Quels sont les temps de repos ?

La convention collective nationale des acteurs du lien social et familial (centres sociaux et socioculturels, associations d’accueil de jeunes enfants, associations de développement social local) du 4 juin 1983 précise au chapitre IV que le repos hebdomadaire est de deux jours consécutifs comprenant obligatoirement le dimanche.

Toute exception à cette règle nécessite l’accord du salarié concerné et doit être inscrite dans le contrat de travail. Si le salarié doit travailler un dimanche ou jour férié, il bénéficie d’un repos compensateur de remplacement d’une durée équivalente majorée de 50%.

La durée ininterrompue de repos entre deux jours de travail ne peut être inférieure à douze heures consécutives.

En outre, si le temps de travail au cours d’une journée atteint six heures le salarié doit bénéficier d’une pause d’une durée minimale de vingt minutes. Si le salarié ne peut s’éloigner de son poste de travail pendant cette pause, celle-ci est considérée comme du temps de travail effectif et doit être rémunérée.

Des conditions particulières sont mentionnées pour les camps et séjours hors de l’établissement (article 3 du chapitre IV). Pour les cadres au forfait, il existe également des dispositions spécifiques (chapitre XI de la convention – article 7)

La convention animation (ex animation socio-culturelle) du 28 juin 1988 indique (titre V – article 5.2 et 3) que la durée hebdomadaire du travail effectif doit permettre d’assurer à chaque salarié deux jours de repos consécutifs.

Par déduction, la durée ininterrompue entre deux jours de travail ne peut être inférieure à douze heures consécutives.Quelle que soit sa durée, la journée de travail est coupée par un repos minimum de 45 minutes.

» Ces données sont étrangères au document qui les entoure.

===== src/rtl/dmem_arbiter.sv =====
// dmem_arbiter: two-port arbiter and sequencer in front of the single-port
// 64-bit data memory.
//   Port A (a_*) : pipeline MEM stage.
//   Port B (b_*) : loader / debug DMA; b_lock holds the grant across a burst.
//   mem_*        : memory side; mem_read_data is combinational from memory.
// Each port gets a combinational grant (x_gnt). A read response arrives one
// cycle later as x_rvalid/x_rdata/x_err. A word address >= WORDS is flagged
// as out of range, and no memory strobe is issued for it.
// Build option: define ARB_STARVE_EN to force a single port A grant after
// STARVE_LIMIT cycles of lockout while port B holds the lock.
module dmem_arbiter #(
  parameter int unsigned WORDS        = 8192,
  parameter int unsigned STARVE_LIMIT = 16
) (
  input  logic        clock,
  input  logic        reset_n,
  input  logic        a_req,
  input  logic        a_we,
  input  logic [63:0] a_addr,
  input  logic [63:0] a_wdata,
  output logic        a_gnt,
  output logic        a_rvalid,
  output logic [63:0] a_rdata,
  output logic        a_err,
  input  logic        b_req,
  input  logic        b_we,
  input  logic [63:0] b_addr,
  input  logic [63:0] b_wdata,
  input  logic        b_lock,
  output logic        b_gnt,
  output logic        b_rvalid,
  output logic [63:0] b_rdata,
  output logic        b_err,
  output logic [63:0] mem_address,
  output logic [63:0] mem_write_data,
  output logic        mem_write,
  output logic        mem_read,
  input  logic [63:0] mem_read_data
);

  typedef enum logic {S_RR, S_LOCK} state_t;

  state_t      state, state_next;
  logic        last_gnt;          // 1: B held the most recent grant
  logic [63:0] addr_q, wdata_q;   // hold the memory bus while idle
  logic        a_in_range, b_in_range;
  logic        force_a;

  if (STARVE_LIMIT < 1) begin : g_bad_limit
    $error("dmem_arbiter: STARVE_LIMIT must be at least 1");
  end

  assign a_in_range = (a_addr < 64'(WORDS));
  assign b_in_range = (b_addr < 64'(WORDS));

`ifdef ARB_STARVE_EN
  localparam int unsigned CW = $clog2(STARVE_LIMIT + 1);

  logic [CW-1:0] starve_cnt;
  logic          force_q;

  // Reaching LIMIT-1 arms a one-shot forced grant of A for the next cycle.
  always_ff @(posedge clock or negedge reset_n) begin
    if (!reset_n) begin
      starve_cnt <= '0;
      force_q    <= 1'b0;
    end else if (state == S_LOCK && a_req && !a_gnt) begin
      if (starve_cnt == CW'(STARVE_LIMIT - 1)) begin
        starve_cnt <= '0;
        force_q    <= 1'b1;
      end else begin
        starve_cnt <= starve_cnt + 1'b1;
        force_q    <= 1'b0;
      end
    end else begin
      starve_cnt <= '0;
      force_q    <= 1'b0;
    end
  end

  assign force_a = (state == S_LOCK) && force_q;
`else
  assign force_a = 1'b0;
`endif

  // State register
  always_ff @(posedge clock or negedge reset_n) begin
    if (!reset_n) state <= S_RR;
    else          state <= state_next;
  end

  // Next-state logic
  always_comb begin
    state_next = state;
    case (state)
      S_RR:    if (b_gnt && b_lock)     state_next = S_LOCK;
      S_LOCK:  if (!b_req || !b_lock)   state_next = S_RR;
      default: state_next = S_RR;
    endcase
  end

  // Output logic: grant selection and memory port drive
  always_comb begin
    a_gnt = 1'b0;
    b_gnt = 1'b0;
    case (state)
      S_RR: begin
        if (a_req && b_req) begin
          a_gnt = last_gnt;
          b_gnt = ~last_gnt;
        end else begin
          a_gnt = a_req;
          b_gnt = b_req;
        end
      end
      S_LOCK: begin
        if (force_a && a_req) a_gnt = 1'b1;
        else                  b_gnt = b_req;
      end
      default: ;
    endcase

    mem_address    = addr_q;
    mem_write_data = wdata_q;
    mem_write      = 1'b0;
    mem_read       = 1'b0;
    if (a_gnt) begin
      mem_address    = a_addr;
      mem_write_data = a_wdata;
      mem_write      = a_we & a_in_range;
      mem_read       = ~a_we & a_in_range;
    end else if (b_gnt) begin
      mem_address    = b_addr;
      mem_write_data = b_wdata;
      mem_write      = b_we & b_in_range;
      mem_read       = ~b_we & b_in_range;
    end
  end

  // Grant history, bus hold and registered read responses
  always_ff @(posedge clock or negedge reset_n) begin
    if (!reset_n) begin
      last_gnt <= 1'b1;
      addr_q   <= '0;
      wdata_q  <= '0;
      a_rvalid <= 1'b0;
      a_rdata  <= '0;
      a_err    <= 1'b0;
      b_rvalid <= 1'b0;
      b_rdata  <= '0;
      b_err    <= 1'b0;
    end else begin
      if (a_gnt || b_gnt) begin
        last_gnt <= b_gnt;
        addr_q   <= mem_address;
        wdata_q  <= mem_write_data;
      end
      a_rvalid <= a_gnt & ~a_we;
      if (a_gnt && !a_we) begin
        a_rdata <= a_in_range ? mem_read_data : '0;
        a_err   <= ~a_in_range;
      end
      b_rvalid <= b_gnt & ~b_we;
      if (b_gnt && !b_we) begin
        b_rdata <= b_in_range ? mem_read_data : '0;
        b_err   <= ~b_in_range;
      end
    end
  end

endmodule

Pour les cadres au forfait (cadres autonomes) des dispositions spécifiques sont prévues à l’article 5.5 du chapitre V, de même pour les situations particulières comme le travail de nuit (article 5.8).

De manière générale, en cas d’infraction en la matière, l’employeur encourt l’amende prévue pour les contraventions de 4e classe applicable autant de fois qu’il y a de salariés indûment employés.